LGBTQ+ History Books

  1. The Gay Revolution: The Story of the Struggle
  2. Making Gay History: The Half-Century Fight for Lesbian and Gay Equal Rights
  3. The Lavender Scare: The Cold War Persecution of Gays and Lesbians in the Federal Government
  4. Pride: The Story of the LGBTQ Equality Movement – you’ll want a hard copy of this. It’s very visual and the ebook just doesn’t work quite right.
  5. Stonewall: Breaking Out in the Fight for Gay Rights
  6. We Are Everywhere: Protest, Power, and Pride in the History of Queer Liberation
  7. Our Gay History in Fifty States
  8. The Book of Pride: LGBTQ Heroes Who Changed the World
  9. A Queer History of the United States for Young People
  10. Gay & Lesbian History for Kids: The Century-Long Struggle for LGBT Rights, with 21 Activities
  11. A Little Gay History: Desire and Diversity Across the World
  12. Understanding and Teaching U.S. Lesbian, Gay, Bisexual, and Transgender History  (for teaching high school)
  13. Love Wins: The Lovers and Lawyers Who Fought the Landmark Case for Marriage Equality
  14. Transgender History, second edition: The Roots of Today’s Revolution
  15. The Stonewall Reader
  16. A Desired Past: A Short History of Same-Sex Love in America

Timeline of LGBTQ+ milestones in the United States

1924 – The Society for Human Rights is founded by Henry Gerber in Chicago. It is the first documented gay rights organization.

1950 – The Mattachine Society is formed by activist Harry Hay and is one of the first sustained gay rights groups in the United States. The Society focuses on social acceptance and other support for homosexuals.

April 1952 – The American Psychiatric Association’s diagnostic manual lists homosexuality as a sociopathic personality disturbance.

April 27, 1953 – President Dwight D. Eisenhower signs an executive order that bans homosexuals from working for the federal government, saying they are a security risk.

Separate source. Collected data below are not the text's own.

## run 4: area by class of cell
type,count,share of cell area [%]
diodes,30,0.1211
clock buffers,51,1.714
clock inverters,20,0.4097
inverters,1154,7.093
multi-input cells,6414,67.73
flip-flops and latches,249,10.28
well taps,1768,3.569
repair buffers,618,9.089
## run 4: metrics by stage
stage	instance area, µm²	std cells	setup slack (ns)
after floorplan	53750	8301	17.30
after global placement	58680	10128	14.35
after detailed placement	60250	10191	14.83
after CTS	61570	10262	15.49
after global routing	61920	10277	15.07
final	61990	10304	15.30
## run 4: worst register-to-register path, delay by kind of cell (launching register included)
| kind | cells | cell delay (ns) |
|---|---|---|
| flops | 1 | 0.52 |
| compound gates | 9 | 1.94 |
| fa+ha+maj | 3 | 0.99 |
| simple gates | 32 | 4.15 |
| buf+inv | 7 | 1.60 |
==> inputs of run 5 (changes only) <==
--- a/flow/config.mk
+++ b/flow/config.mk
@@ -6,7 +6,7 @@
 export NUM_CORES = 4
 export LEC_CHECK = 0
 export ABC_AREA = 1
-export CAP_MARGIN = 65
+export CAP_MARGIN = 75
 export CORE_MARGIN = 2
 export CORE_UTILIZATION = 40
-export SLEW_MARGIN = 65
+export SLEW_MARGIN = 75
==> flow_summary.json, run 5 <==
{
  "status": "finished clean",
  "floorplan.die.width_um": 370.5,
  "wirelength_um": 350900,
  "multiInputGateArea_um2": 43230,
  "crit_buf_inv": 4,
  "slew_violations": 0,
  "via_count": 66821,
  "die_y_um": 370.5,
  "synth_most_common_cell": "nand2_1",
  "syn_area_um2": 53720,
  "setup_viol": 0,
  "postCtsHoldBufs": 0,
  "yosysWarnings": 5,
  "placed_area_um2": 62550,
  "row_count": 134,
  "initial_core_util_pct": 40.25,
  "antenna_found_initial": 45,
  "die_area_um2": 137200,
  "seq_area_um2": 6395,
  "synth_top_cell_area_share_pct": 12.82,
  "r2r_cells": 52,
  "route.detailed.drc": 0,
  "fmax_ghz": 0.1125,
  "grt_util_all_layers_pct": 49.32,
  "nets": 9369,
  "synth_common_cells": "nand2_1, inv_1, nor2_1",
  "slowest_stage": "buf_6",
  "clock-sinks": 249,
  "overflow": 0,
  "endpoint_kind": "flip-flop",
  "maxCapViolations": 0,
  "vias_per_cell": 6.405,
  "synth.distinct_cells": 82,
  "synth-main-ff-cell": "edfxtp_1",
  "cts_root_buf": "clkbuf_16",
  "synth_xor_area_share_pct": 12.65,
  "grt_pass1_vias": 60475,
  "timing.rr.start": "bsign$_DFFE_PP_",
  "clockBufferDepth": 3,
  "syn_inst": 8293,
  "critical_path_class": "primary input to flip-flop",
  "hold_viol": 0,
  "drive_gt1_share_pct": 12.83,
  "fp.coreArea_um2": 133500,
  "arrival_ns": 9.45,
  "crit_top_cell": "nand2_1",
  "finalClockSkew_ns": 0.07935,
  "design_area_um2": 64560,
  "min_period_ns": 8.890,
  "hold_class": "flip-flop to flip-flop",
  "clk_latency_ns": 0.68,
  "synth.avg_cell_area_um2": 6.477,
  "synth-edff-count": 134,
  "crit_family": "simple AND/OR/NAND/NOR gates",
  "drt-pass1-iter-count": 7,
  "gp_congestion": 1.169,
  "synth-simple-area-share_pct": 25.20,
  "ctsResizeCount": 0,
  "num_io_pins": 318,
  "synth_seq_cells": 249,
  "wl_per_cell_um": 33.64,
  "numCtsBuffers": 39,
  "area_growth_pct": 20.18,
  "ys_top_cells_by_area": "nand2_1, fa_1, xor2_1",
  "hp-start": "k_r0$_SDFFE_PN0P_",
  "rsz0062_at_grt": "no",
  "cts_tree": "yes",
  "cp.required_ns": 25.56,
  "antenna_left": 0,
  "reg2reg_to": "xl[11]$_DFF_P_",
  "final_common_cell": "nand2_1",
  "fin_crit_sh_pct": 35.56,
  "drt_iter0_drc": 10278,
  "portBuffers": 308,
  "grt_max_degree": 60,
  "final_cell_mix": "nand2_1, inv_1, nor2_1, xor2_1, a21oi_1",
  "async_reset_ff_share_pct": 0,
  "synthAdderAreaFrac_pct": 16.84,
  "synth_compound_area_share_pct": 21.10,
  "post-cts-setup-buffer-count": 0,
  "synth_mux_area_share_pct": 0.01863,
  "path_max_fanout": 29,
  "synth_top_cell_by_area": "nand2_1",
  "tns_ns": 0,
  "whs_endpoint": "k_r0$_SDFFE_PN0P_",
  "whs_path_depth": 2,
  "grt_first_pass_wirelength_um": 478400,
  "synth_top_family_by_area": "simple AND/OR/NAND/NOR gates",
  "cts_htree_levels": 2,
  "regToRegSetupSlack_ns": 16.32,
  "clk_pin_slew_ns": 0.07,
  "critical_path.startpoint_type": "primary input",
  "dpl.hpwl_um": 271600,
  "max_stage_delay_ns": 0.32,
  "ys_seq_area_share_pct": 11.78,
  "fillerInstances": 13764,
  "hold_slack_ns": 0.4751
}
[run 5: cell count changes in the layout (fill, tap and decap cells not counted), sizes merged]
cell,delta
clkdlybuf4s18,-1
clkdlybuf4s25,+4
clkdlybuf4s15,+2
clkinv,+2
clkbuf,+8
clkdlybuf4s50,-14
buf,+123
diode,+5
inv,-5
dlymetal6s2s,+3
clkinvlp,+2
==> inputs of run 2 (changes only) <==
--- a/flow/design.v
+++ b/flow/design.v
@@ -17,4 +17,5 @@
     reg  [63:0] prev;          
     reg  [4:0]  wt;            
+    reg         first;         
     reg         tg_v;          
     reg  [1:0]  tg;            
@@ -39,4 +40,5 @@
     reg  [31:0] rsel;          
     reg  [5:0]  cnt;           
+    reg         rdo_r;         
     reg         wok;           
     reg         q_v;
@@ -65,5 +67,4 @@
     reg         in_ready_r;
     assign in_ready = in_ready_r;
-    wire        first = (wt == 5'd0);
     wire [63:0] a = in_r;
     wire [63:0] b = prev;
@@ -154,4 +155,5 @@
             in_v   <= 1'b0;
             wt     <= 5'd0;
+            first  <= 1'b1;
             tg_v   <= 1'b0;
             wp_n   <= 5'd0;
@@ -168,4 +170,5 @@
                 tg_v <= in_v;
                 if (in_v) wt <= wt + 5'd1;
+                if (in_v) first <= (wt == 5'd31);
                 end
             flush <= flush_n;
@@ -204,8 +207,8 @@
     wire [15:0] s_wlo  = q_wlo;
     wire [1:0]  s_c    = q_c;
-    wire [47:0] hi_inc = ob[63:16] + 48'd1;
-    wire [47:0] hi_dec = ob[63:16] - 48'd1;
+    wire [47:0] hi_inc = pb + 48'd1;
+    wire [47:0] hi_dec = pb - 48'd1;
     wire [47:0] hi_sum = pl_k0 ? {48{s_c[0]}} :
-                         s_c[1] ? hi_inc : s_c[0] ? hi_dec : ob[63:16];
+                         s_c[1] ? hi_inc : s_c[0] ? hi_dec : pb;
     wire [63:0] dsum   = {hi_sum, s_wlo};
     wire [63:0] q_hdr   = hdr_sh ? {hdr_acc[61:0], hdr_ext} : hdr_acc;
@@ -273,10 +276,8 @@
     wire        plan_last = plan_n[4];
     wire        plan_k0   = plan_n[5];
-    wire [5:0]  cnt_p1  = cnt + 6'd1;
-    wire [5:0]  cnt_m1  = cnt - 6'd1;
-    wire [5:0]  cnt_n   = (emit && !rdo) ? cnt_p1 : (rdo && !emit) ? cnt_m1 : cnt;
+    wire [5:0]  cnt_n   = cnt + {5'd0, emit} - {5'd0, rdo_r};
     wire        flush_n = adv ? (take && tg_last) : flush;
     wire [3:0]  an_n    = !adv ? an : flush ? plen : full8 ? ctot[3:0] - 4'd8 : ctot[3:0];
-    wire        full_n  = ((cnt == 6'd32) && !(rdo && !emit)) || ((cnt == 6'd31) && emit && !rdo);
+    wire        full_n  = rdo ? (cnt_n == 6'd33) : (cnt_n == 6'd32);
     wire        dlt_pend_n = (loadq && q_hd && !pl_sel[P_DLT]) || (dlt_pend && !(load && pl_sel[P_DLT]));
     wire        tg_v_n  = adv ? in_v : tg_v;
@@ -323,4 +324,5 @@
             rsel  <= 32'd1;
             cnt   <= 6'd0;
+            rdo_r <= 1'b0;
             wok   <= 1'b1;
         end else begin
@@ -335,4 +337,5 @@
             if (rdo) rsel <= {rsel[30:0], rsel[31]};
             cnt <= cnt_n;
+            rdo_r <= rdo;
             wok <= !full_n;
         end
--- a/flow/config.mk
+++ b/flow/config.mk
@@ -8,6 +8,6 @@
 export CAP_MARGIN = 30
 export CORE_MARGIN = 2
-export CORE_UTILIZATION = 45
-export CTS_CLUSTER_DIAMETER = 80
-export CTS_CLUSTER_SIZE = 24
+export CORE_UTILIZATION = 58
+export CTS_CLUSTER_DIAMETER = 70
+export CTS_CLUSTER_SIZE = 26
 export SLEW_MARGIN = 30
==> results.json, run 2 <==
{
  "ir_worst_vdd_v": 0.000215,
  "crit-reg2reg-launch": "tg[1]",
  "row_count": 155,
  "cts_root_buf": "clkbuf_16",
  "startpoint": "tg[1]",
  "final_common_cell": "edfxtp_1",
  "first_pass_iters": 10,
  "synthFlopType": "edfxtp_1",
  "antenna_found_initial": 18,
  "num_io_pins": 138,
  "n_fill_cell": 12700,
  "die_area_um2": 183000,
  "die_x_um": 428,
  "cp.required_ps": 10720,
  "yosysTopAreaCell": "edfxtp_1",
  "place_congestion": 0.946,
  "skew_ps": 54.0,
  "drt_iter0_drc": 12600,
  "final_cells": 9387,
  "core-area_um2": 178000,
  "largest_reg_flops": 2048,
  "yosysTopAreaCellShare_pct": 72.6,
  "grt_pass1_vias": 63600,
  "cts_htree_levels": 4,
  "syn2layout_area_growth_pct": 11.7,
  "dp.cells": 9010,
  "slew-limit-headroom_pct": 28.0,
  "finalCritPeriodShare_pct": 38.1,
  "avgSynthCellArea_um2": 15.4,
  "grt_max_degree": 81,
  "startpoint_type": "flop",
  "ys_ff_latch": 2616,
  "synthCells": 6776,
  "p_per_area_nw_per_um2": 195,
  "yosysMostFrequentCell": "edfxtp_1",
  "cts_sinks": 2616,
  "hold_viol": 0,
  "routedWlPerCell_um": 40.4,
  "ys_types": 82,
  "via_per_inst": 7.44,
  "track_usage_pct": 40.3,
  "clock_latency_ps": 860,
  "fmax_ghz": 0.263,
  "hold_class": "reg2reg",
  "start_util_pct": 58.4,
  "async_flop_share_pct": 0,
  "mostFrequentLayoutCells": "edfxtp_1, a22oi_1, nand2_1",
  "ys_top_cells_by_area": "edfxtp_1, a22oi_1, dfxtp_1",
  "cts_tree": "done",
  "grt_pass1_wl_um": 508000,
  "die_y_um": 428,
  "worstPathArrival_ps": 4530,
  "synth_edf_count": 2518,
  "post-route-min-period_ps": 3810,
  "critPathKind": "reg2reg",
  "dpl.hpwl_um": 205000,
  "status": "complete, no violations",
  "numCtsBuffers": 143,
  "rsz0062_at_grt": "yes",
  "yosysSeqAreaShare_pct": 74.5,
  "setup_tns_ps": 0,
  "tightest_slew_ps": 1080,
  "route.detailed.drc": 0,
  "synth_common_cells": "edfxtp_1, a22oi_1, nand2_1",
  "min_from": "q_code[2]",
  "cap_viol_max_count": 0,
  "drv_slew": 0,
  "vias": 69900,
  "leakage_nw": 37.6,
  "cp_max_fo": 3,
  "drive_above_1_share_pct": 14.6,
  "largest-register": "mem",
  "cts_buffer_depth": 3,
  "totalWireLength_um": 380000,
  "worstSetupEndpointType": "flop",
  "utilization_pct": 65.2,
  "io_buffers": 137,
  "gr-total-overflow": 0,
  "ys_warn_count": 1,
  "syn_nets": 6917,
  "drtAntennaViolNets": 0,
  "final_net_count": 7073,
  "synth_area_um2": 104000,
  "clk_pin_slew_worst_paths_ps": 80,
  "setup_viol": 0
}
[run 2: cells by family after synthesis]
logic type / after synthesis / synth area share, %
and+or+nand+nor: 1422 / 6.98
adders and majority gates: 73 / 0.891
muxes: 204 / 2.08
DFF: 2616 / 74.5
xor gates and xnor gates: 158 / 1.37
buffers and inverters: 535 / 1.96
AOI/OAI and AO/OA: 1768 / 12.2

September 1955 – The first known lesbian rights organization in the United States forms in San Francisco. Daughters of Bilitis (DOB). They host private social functions, fearing police raids, threats of violence and discrimination in bars and clubs.

July 1961 – Illinois becomes the first state to decriminalize homosexuality by repealing their sodomy laws.

September 11, 1961 – The first US-televised documentary about homosexuality airs on a local station in California.

June 28, 1969 – Police raid the Stonewall Inn in New York City. Protests and demonstrations begin, and it later becomes known as the impetus for the gay civil rights movement in the United States.

1969 – The “Los Angeles Advocate,” founded in 1967, is renamed “The Advocate.” It is considered the oldest continuing LGBTQ publication that began as a newsletter published by the activist group Personal Rights in Defense and Education (PRIDE) in 1966.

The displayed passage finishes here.